## Aim of the exercise
Below this sentence is a listing; return exactly its lines from the one with "- Number of port buffers: 99 (+2.1%)" to the one with "CP cell: clkdlybuf4s50_1", both kept, and nothing more.

## Input data
━━━━━━━━━━━━━━━━━━━━

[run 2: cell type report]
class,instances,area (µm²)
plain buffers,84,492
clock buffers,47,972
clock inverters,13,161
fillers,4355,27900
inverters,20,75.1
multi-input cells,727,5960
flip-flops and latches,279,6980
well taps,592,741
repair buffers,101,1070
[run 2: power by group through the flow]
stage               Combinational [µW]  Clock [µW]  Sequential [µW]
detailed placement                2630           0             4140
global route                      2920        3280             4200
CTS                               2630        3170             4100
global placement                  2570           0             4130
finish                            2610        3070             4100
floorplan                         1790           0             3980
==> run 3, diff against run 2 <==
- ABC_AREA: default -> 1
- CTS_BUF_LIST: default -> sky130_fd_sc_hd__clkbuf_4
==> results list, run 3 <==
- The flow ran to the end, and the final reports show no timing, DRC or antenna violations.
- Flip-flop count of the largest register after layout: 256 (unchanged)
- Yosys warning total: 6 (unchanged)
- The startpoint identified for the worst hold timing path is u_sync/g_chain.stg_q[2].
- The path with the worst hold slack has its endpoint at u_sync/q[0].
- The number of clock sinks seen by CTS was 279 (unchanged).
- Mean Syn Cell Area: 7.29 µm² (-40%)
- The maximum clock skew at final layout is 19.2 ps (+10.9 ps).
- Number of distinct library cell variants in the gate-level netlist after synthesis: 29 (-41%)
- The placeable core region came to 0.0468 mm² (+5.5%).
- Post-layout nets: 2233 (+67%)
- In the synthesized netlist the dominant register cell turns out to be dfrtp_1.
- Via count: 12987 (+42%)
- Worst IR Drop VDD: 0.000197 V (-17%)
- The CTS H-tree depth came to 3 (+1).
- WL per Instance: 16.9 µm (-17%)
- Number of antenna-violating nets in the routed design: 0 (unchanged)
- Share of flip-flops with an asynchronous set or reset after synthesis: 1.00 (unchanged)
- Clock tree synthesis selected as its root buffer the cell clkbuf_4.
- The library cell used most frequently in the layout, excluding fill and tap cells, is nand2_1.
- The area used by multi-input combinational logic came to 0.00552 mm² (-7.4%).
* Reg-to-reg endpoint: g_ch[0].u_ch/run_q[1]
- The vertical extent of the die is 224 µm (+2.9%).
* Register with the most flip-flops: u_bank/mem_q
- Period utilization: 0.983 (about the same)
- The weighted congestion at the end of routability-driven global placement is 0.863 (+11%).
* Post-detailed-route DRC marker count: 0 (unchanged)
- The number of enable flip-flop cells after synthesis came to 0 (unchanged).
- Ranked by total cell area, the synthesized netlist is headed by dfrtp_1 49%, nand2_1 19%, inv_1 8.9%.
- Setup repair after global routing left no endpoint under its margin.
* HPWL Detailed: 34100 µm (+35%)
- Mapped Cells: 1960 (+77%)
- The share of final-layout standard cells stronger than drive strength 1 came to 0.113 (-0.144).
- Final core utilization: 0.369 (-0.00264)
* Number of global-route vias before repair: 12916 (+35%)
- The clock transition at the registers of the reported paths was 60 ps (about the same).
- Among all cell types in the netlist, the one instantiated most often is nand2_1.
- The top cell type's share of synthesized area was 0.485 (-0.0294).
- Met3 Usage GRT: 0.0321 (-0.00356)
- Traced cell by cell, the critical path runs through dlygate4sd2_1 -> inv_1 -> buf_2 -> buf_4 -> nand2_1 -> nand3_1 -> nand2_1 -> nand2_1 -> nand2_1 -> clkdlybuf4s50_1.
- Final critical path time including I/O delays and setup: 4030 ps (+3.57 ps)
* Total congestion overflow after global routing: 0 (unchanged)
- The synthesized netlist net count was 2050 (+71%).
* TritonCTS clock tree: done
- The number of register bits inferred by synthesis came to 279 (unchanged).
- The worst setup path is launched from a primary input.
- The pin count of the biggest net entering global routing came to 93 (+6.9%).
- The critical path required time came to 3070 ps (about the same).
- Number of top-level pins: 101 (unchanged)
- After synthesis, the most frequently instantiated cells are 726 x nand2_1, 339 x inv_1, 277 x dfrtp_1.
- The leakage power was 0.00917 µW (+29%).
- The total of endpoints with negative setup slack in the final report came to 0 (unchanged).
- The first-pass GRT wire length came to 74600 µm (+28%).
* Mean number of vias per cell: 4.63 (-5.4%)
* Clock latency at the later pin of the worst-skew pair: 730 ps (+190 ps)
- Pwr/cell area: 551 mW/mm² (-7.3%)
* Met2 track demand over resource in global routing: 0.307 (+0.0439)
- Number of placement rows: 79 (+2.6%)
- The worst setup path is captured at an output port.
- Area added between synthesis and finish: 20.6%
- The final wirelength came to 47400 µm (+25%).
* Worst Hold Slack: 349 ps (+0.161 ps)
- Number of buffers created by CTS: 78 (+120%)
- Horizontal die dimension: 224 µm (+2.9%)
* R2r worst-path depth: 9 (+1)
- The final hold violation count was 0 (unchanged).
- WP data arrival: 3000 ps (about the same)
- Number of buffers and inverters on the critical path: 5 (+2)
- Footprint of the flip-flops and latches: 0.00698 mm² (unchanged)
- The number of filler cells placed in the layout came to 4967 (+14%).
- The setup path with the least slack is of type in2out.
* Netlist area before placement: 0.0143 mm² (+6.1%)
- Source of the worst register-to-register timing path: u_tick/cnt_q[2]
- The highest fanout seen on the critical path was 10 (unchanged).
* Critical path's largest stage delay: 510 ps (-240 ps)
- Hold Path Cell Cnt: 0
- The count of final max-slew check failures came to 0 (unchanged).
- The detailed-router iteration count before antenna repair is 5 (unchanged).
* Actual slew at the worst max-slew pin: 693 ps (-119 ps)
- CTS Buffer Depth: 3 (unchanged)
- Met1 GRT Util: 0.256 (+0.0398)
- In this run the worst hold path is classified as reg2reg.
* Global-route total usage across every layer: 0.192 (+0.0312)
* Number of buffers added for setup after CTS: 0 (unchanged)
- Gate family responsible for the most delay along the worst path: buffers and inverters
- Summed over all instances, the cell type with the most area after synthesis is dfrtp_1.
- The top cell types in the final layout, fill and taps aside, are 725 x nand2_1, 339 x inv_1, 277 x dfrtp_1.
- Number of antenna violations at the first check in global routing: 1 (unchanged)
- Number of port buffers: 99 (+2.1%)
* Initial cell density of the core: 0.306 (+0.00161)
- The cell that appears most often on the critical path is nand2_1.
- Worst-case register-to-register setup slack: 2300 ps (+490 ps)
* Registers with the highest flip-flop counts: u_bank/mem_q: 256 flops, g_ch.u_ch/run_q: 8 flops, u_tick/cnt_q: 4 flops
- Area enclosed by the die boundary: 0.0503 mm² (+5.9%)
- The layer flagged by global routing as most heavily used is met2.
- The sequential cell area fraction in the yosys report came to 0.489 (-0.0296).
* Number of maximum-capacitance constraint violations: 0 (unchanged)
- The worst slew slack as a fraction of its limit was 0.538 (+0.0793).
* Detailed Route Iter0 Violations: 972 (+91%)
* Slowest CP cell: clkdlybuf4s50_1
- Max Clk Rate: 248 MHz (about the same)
`src/rtl/rdc_pkg.sv`:
```
package rdc_pkg;

  typedef enum logic [2:0] {
    ST_IDLE,
    ST_MPR_ON,
    ST_RD_ISSUE,
    ST_RD_WAIT,
    ST_TAP_EVAL,
    ST_CENTER,
    ST_MPR_OFF,
    ST_FIN
  } rdc_state_e;

  localparam logic [1:0] OP_NONE = 2'b00;
  localparam logic [1:0] OP_MODE = 2'b01;
  localparam logic [1:0] OP_READ = 2'b10;

  // mode register holding the pattern-access enable (bit 2)
  localparam logic [2:0] MPR_MR_IDX = 3'd3;

endpackage

```
`src/rtl/rdc_lane.sv`:
```
module rdc_lane #(
  parameter int          W       = 8,
  parameter int          TAPS    = 16,
  parameter int          TAP_W   = 4,
  parameter int          DLY_RST = 8,
  parameter logic [W-1:0] PAT    = 8'hA5
) (
  input  logic             clk,
  input  logic             rst_n,
  input  logic             clear,
  input  logic             load_en,
  input  logic [TAP_W-1:0] load_tap,
  input  logic             rd_fire,
  input  logic [W-1:0]     rd_data,
  input  logic             tap_close,
  input  logic [TAP_W-1:0] cur_tap,
  input  logic             commit,
  output logic [TAP_W-1:0] dly,
  output logic             fail
);

  localparam int LEN_W = TAP_W + 1;

  logic             tap_ok_q, tap_ok_d;
  logic             in_run_q, in_run_d;
  logic [TAP_W-1:0] cur_start_q, cur_start_d;
  logic [LEN_W-1:0] cur_len_q, cur_len_d;
  logic [TAP_W-1:0] best_first_q, best_first_d;
  logic [TAP_W-1:0] best_last_q, best_last_d;
  logic [LEN_W-1:0] best_len_q, best_len_d;
  logic [TAP_W-1:0] dly_d;
  logic             fail_d;
  logic [LEN_W-1:0] run_len;
  logic [TAP_W-1:0] run_start;
  logic [LEN_W-1:0] mid_sum;

  assign mid_sum = ({1'b0, best_first_q} + {1'b0, best_last_q}) >> 1;

  always_comb begin
    tap_ok_d     = tap_ok_q;
    in_run_d     = in_run_q;
    cur_start_d  = cur_start_q;
    cur_len_d    = cur_len_q;
    best_first_d = best_first_q;
    best_last_d  = best_last_q;
    best_len_d   = best_len_q;
    dly_d        = dly;
    fail_d       = fail;
    run_len      = cur_len_q;
    run_start    = cur_start_q;

    // pass accumulation over the reads of one tap
    if (load_en) begin
      tap_ok_d = 1'b1;
    end else if (rd_fire) begin
      tap_ok_d = tap_ok_q & (rd_data == PAT);
    end

    // window tracking
    if (clear) begin
      in_run_d     = 1'b0;
      cur_start_d  = '0;
      cur_len_d    = '0;
      best_first_d = '0;
      best_last_d  = '0;
      best_len_d   = '0;
    end else if (tap_close) begin
      if (tap_ok_q) begin
        if (in_run_q) begin
          run_len   = cur_len_q + LEN_W'(1);
          run_start = cur_start_q;
        end else begin
          run_len   = LEN_W'(1);
          run_start = cur_tap;
        end
        in_run_d    = 1'b1;
        cur_len_d   = run_len;
        cur_start_d = run_start;
        if (run_len > best_len_q) begin
          best_first_d = run_start;
          best_last_d  = cur_tap;
          best_len_d   = run_len;
        end
      end else begin
        in_run_d = 1'b0;
      end
    end

    // delay output and failure flag
    if (load_en) begin
      dly_d = load_tap;
    end else if (commit) begin
      dly_d = (best_len_q == '0) ? TAP_W'(DLY_RST) : mid_sum[TAP_W-1:0];
    end

    if (clear) begin
      fail_d = 1'b0;
    end else if (commit) begin
      fail_d = (best_len_q == '0);
    end
  end

  always_ff @(posedge clk or negedge rst_n) begin
    if (!rst_n) begin
      tap_ok_q     <= 1'b0;
      in_run_q     <= 1'b0;
      cur_start_q  <= '0;
      cur_len_q    <= '0;
      best_first_q <= '0;
      best_last_q  <= '0;
      best_len_q   <= '0;
      dly          <= TAP_W'(DLY_RST);
      fail         <= 1'b0;
    end else begin
      tap_ok_q     <= tap_ok_d;
      in_run_q     <= in_run_d;
      cur_start_q  <= cur_start_d;
      cur_len_q    <= cur_len_d;
      best_first_q <= best_first_d;
      best_last_q  <= best_last_d;
      best_len_q   <= best_len_d;
      dly          <= dly_d;
      fail         <= fail_d;
    end
  end

  // a failed lane sits at the reset tap
  a_r6_fail_at_reset_tap: assert property (@(posedge clk) disable iff (!rst_n)
    fail |-> (dly == TAP_W'(DLY_RST)));

  // the committed tap lies inside the recorded window
  a_r5_center_in_window: assert property (@(posedge clk) disable iff (!rst_n)
    (commit && (best_len_q != '0)) |=>
      ((dly >= $past(best_first_q)) && (dly <= $past(best_last_q))));

  // one mismatching read fails the tap
  a_r4_mismatch_sticks: assert property (@(posedge clk) disable iff (!rst_n)
    (rd_fire && (rd_data != PAT) && !load_en) |=> !tap_ok_q);

endmodule

```
`src/rtl/rdc_seq.sv`:
```
module rdc_seq
  import rdc_pkg::*;
#(
  parameter int TAPS  = 16,
  parameter int TAP_W = 4,
  parameter int READS = 2,
  parameter int RD_W  = 1
) (
  input  logic             clk,
  input  logic             rst_n,
  input  logic             start,
  input  logic             rd_valid,
  output logic             cmd_req,
  output logic [1:0]       cmd_op,
  output logic             cmd_mpr,
  output logic             clear,
  output logic             load_en,
  output logic [TAP_W-1:0] load_tap,
  output logic             rd_fire,
  output logic             tap_close,
  output logic [TAP_W-1:0] cur_tap,
  output logic             commit,
  output logic             busy,
  output logic             done
);

  localparam logic [TAP_W-1:0] TAP_LAST = TAP_W'(TAPS - 1);
  localparam logic [RD_W-1:0]  RD_LAST  = RD_W'(READS - 1);

  rdc_state_e       state_q, state_d;
  logic [TAP_W-1:0] tap_q, tap_d;
  logic [RD_W-1:0]  rcnt_q, rcnt_d;

  always_comb begin
    state_d   = state_q;
    tap_d     = tap_q;
    rcnt_d    = rcnt_q;
    cmd_req   = 1'b0;
    cmd_op    = OP_NONE;
    cmd_mpr   = 1'b0;
    clear     = 1'b0;
    load_en   = 1'b0;
    load_tap  = tap_q;
    rd_fire   = 1'b0;
    tap_close = 1'b0;
    commit    = 1'b0;
    unique case (state_q)
      ST_IDLE, ST_FIN: begin
        if (start) begin
          clear    = 1'b1;
          load_en  = 1'b1;
          load_tap = '0;
          tap_d    = '0;
          rcnt_d   = '0;
          state_d  = ST_MPR_ON;
        end
      end
      ST_MPR_ON: begin
        cmd_req = 1'b1;
        cmd_op  = OP_MODE;
        cmd_mpr = 1'b1;
        state_d = ST_RD_ISSUE;
      end
      ST_RD_ISSUE: begin
        cmd_req = 1'b1;
        cmd_op  = OP_READ;
        state_d = ST_RD_WAIT;
      end
      ST_RD_WAIT: begin
        if (rd_valid) begin
          rd_fire = 1'b1;
          if (rcnt_q == RD_LAST) begin
            rcnt_d  = '0;
            state_d = ST_TAP_EVAL;
          end else begin
            rcnt_d  = rcnt_q + RD_W'(1);
            state_d = ST_RD_ISSUE;
          end
        end
      end
      ST_TAP_EVAL: begin
        tap_close = 1'b1;
        if (tap_q == TAP_LAST) begin
          state_d = ST_CENTER;
        end else begin
          tap_d    = tap_q + TAP_W'(1);
          load_en  = 1'b1;
          load_tap = tap_q + TAP_W'(1);
          state_d  = ST_RD_ISSUE;
        end
      end
      ST_CENTER: begin
        commit  = 1'b1;
        state_d = ST_MPR_OFF;
      end
      ST_MPR_OFF: begin
        cmd_req = 1'b1;
        cmd_op  = OP_MODE;
        cmd_mpr = 1'b0;
        state_d = ST_FIN;
      end
      default: state_d = ST_IDLE;
    endcase
  end

  always_ff @(posedge clk or negedge rst_n) begin
    if (!rst_n) begin
      state_q <= ST_IDLE;
      tap_q   <= '0;
      rcnt_q  <= '0;
    end else begin
      state_q <= state_d;
      tap_q   <= tap_d;
      rcnt_q  <= rcnt_d;
    end
  end

  assign cur_tap = tap_q;
  assign busy    = (state_q != ST_IDLE) && (state_q != ST_FIN);
  assign done    = (state_q == ST_FIN);

  // a sweep opens with the pattern-access enable write
  a_r2_first_cmd_mpr_on: assert property (@(posedge clk) disable iff (!rst_n)
    $rose(busy) |-> (cmd_req && (cmd_op == OP_MODE) && cmd_mpr));

  // one read outstanding at a time
  a_r3_single_read: assert property (@(posedge clk) disable iff (!rst_n)
    (cmd_req && (cmd_op == OP_READ)) |=> !cmd_req);

  // the sweep tap steps by one or restarts at zero
  a_r3_tap_step: assert property (@(posedge clk) disable iff (!rst_n)
    !$stable(tap_q) |-> ((tap_q == $past(tap_q) + TAP_W'(1)) || (tap_q == '0)));

  // done follows the pattern-access disable write
  a_r7_done_after_off: assert property (@(posedge clk) disable iff (!rst_n)
    $rose(done) |-> $past(cmd_req && (cmd_op == OP_MODE) && !cmd_mpr));

  // done holds without a start pulse
  a_r8_done_hold: assert property (@(posedge clk) disable iff (!rst_n)
    (done && !start) |=> done);

  // start during a sweep keeps the sweep running
  a_r9_start_ignored: assert property (@(posedge clk) disable iff (!rst_n)
    (busy && start && (state_q != ST_MPR_OFF)) |=> busy);

endmodule

```
`src/rtl/rd_eye_center.sv`:
```
module rd_eye_center
  import rdc_pkg::*;
#(
  parameter int           LANES   = 2,
  parameter int           W       = 8,
  parameter int           TAPS    = 16,
  parameter int           READS   = 2,
  parameter int           DLY_RST = 8,
  parameter logic [W-1:0] PAT     = 8'hA5,
  localparam int          TAP_W   = (TAPS > 1) ? $clog2(TAPS) : 1,
  localparam int          RD_W    = (READS > 1) ? $clog2(READS) : 1
) (
  input  logic                   clk,
  input  logic                   rst_n,
  input  logic                   start,
  output logic                   cmd_req,
  output logic [1:0]             cmd_op,
  output logic [2:0]             cmd_mr_idx,
  output logic                   cmd_mpr,
  input  logic                   rd_valid,
  input  logic [LANES*W-1:0]     rd_data,
  output logic [LANES*TAP_W-1:0] dly_tap,
  output logic [LANES-1:0]       lane_fail,
  output logic                   busy,
  output logic                   done
);

  logic [1:0]       rst_sync;
  logic             rst_ni;
  logic             clear, load_en, rd_fire, tap_close, commit;
  logic [TAP_W-1:0] load_tap, cur_tap;

  // asynchronous assertion, synchronous release
  always_ff @(posedge clk or negedge rst_n) begin
    if (!rst_n) begin
      rst_sync <= 2'b00;
    end else begin
      rst_sync <= {rst_sync[0], 1'b1};
    end
  end
  assign rst_ni = rst_sync[1];

  rdc_seq #(
    .TAPS  (TAPS),
    .TAP_W (TAP_W),
    .READS (READS),
    .RD_W  (RD_W)
  ) u_seq (
    .clk       (clk),
    .rst_n     (rst_ni),
    .start     (start),
    .rd_valid  (rd_valid),
    .cmd_req   (cmd_req),
    .cmd_op    (cmd_op),
    .cmd_mpr   (cmd_mpr),
    .clear     (clear),
    .load_en   (load_en),
    .load_tap  (load_tap),
    .rd_fire   (rd_fire),
    .tap_close (tap_close),
    .cur_tap   (cur_tap),
    .commit    (commit),
    .busy      (busy),
    .done      (done)
  );

  assign cmd_mr_idx = (cmd_op == OP_MODE) ? MPR_MR_IDX : 3'd0;

  for (genvar l = 0; l < LANES; l++) begin : g_lane
    rdc_lane #(
      .W       (W),
      .TAPS    (TAPS),
      .TAP_W   (TAP_W),
      .DLY_RST (DLY_RST),
      .PAT     (PAT)
    ) u_lane (
      .clk       (clk),
      .rst_n     (rst_ni),
      .clear     (clear),
      .load_en   (load_en),
      .load_tap  (load_tap),
      .rd_fire   (rd_fire),
      .rd_data   (rd_data[l*W +: W]),
      .tap_close (tap_close),
      .cur_tap   (cur_tap),
      .commit    (commit),
      .dly       (dly_tap[l*TAP_W +: TAP_W]),
      .fail      (lane_fail[l])
    );

    // every lane captures at the sweep tap while a read goes out
    a_r3_lane_at_sweep_tap: assert property (@(posedge clk) disable iff (!rst_ni)
      (cmd_req && (cmd_op == OP_READ)) |-> (dly_tap[l*TAP_W +: TAP_W] == cur_tap));
  end

  // no command outside a sweep
  a_r1_idle_quiet: assert property (@(posedge clk) disable iff (!rst_ni)
    !busy |-> !cmd_req);

endmodule

```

━━━━━━━━━━━━━━━━━━━━

## Answer to the exercise
- Number of port buffers: 99 (+2.1%)
* Initial cell density of the core: 0.306 (+0.00161)
- The cell that appears most often on the critical path is nand2_1.
- Worst-case register-to-register setup slack: 2300 ps (+490 ps)
* Registers with the highest flip-flop counts: u_bank/mem_q: 256 flops, g_ch.u_ch/run_q: 8 flops, u_tick/cnt_q: 4 flops
- Area enclosed by the die boundary: 0.0503 mm² (+5.9%)
- The layer flagged by global routing as most heavily used is met2.
- The sequential cell area fraction in the yosys report came to 0.489 (-0.0296).
* Number of maximum-capacitance constraint violations: 0 (unchanged)
- The worst slew slack as a fraction of its limit was 0.538 (+0.0793).
* Detailed Route Iter0 Violations: 972 (+91%)
* Slowest CP cell: clkdlybuf4s50_1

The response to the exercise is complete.